## EXERCISE DESCRIPTION:
Show all lines from the data that include the word "layer".

## Saved entries:
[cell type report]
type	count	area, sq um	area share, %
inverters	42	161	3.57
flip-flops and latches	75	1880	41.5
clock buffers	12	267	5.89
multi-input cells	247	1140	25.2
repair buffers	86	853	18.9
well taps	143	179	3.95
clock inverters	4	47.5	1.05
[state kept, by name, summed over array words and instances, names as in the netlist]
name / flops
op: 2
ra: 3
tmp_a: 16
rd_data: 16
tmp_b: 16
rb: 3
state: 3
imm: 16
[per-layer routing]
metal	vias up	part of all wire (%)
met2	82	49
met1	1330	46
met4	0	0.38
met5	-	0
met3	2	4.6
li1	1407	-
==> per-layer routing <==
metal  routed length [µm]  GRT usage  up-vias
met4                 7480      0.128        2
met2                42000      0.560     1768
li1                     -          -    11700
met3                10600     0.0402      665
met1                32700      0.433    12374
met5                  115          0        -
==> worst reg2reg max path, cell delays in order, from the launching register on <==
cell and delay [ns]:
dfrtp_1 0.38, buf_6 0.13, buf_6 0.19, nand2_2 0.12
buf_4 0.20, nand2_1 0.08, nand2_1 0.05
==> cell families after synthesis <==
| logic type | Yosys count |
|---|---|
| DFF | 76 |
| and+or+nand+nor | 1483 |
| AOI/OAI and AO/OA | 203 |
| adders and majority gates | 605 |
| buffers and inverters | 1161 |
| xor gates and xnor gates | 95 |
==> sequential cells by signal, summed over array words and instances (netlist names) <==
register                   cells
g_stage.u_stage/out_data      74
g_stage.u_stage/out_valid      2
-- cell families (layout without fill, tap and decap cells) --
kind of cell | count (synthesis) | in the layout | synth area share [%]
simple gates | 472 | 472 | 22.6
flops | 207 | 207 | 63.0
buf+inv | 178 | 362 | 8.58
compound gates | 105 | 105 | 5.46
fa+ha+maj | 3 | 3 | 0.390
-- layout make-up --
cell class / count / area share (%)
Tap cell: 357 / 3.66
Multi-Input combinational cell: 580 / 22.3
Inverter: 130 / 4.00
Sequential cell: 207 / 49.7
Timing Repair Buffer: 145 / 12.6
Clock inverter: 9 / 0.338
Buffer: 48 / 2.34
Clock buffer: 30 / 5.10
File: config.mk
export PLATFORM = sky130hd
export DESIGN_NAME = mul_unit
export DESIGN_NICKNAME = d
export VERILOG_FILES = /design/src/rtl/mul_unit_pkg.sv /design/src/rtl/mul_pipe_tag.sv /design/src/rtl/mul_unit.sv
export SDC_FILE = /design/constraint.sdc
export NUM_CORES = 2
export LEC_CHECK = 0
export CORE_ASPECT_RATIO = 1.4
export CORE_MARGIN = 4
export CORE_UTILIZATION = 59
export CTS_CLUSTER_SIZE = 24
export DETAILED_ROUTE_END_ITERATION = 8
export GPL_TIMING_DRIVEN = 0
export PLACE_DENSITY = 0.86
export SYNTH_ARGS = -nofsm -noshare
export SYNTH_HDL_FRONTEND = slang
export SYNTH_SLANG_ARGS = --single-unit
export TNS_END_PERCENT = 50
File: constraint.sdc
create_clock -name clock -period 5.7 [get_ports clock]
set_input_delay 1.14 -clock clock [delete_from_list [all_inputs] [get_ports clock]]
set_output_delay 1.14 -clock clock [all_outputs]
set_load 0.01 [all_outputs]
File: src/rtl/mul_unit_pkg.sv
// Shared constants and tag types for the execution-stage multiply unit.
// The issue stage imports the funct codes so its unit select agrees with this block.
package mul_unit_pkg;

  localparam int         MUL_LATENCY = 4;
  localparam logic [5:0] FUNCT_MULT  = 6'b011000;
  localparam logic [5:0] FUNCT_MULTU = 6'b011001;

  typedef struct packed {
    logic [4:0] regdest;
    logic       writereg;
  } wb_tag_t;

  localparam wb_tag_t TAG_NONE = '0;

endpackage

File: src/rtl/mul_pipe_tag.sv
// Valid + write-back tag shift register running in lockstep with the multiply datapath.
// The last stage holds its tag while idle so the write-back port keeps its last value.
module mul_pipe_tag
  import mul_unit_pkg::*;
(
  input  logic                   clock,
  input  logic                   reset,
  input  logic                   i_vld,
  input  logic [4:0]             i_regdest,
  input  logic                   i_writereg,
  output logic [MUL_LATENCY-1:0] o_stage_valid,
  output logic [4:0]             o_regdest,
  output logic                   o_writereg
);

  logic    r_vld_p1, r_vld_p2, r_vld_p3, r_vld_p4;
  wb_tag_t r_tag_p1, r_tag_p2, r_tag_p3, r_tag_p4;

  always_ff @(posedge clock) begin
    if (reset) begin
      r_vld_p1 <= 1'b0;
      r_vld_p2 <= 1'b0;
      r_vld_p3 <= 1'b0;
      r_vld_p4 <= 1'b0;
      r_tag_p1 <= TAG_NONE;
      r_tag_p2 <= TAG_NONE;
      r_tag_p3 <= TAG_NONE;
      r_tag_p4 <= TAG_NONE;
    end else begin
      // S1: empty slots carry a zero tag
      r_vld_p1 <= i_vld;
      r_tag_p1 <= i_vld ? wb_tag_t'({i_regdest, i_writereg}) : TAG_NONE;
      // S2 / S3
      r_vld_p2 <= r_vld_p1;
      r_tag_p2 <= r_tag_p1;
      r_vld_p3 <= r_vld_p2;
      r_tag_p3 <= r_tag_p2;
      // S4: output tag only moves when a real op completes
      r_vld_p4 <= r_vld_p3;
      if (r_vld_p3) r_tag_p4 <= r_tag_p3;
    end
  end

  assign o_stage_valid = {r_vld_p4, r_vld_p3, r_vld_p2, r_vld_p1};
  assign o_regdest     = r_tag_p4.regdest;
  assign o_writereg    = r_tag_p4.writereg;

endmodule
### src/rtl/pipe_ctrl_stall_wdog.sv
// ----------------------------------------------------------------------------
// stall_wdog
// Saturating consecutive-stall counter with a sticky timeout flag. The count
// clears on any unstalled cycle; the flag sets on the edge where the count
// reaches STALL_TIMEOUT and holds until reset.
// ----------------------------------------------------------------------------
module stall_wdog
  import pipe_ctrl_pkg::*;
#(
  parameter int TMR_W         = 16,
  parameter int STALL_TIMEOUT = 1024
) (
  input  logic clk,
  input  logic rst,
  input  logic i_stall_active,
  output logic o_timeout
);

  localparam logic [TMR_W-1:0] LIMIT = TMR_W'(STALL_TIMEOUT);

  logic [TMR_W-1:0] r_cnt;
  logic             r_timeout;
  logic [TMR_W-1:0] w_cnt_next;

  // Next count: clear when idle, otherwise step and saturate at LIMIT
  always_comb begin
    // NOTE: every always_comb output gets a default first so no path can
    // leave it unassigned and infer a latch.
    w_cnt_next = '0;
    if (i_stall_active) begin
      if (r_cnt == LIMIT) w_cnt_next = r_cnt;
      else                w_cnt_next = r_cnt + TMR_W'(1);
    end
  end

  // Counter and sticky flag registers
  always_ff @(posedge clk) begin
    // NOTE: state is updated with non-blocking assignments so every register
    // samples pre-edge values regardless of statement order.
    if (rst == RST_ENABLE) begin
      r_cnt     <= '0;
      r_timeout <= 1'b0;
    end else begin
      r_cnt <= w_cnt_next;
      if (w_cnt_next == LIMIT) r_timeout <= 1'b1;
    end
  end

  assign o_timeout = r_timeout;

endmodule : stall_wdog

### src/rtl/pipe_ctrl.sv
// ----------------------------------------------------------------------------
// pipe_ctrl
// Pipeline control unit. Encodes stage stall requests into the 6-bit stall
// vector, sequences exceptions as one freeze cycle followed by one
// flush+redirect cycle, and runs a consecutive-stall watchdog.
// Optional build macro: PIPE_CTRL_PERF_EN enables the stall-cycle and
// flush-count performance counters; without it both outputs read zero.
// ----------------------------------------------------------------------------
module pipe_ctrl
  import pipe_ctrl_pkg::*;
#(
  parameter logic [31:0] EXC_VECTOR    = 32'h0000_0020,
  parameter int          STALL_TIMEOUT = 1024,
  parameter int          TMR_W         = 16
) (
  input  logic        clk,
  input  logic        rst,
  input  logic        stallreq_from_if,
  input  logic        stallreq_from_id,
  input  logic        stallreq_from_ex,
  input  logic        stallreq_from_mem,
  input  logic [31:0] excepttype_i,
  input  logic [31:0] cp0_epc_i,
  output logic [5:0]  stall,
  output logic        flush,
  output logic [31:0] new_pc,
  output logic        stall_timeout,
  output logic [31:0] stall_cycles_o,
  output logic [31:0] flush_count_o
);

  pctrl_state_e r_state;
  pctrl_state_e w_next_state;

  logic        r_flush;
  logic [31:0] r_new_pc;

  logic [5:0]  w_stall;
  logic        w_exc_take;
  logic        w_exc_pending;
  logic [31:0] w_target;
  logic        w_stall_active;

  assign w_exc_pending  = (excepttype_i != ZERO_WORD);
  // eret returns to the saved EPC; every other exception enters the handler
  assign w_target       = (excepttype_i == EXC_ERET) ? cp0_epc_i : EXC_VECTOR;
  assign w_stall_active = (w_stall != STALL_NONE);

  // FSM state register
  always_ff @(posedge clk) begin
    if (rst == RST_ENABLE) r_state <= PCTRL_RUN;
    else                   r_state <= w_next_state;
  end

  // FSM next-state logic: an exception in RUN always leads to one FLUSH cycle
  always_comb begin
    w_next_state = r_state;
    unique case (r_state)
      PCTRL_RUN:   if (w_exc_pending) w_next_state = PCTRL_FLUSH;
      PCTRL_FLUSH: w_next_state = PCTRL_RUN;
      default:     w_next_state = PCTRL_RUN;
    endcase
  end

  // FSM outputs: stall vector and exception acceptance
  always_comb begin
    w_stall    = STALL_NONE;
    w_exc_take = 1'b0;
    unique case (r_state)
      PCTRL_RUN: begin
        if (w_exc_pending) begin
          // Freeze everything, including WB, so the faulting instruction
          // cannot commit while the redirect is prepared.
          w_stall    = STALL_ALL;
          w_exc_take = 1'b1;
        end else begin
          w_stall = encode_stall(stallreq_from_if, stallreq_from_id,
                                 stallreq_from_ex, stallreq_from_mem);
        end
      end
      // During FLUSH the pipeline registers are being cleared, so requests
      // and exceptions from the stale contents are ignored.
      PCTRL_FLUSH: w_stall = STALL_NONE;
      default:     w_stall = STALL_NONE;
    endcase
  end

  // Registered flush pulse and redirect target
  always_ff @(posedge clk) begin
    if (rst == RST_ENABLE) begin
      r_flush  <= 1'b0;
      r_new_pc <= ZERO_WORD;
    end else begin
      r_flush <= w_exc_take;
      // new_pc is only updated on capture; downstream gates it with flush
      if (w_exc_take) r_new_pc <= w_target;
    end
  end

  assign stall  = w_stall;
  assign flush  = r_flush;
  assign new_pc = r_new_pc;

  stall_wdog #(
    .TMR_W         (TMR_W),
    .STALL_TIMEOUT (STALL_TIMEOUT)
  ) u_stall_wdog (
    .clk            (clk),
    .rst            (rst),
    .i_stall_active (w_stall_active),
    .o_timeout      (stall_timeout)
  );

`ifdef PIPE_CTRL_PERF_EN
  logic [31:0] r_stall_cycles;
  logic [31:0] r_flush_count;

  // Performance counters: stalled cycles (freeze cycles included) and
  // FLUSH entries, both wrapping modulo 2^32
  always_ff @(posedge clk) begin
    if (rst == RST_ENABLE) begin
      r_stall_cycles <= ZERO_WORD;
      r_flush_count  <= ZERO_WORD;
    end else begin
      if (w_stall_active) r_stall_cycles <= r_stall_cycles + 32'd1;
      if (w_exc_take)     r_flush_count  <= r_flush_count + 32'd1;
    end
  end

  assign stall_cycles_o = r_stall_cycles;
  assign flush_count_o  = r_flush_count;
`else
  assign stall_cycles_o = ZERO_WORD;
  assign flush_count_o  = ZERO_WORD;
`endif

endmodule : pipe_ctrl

## SOLUTION FOR THIS EXERCISE:
[per-layer routing]
==> per-layer routing <==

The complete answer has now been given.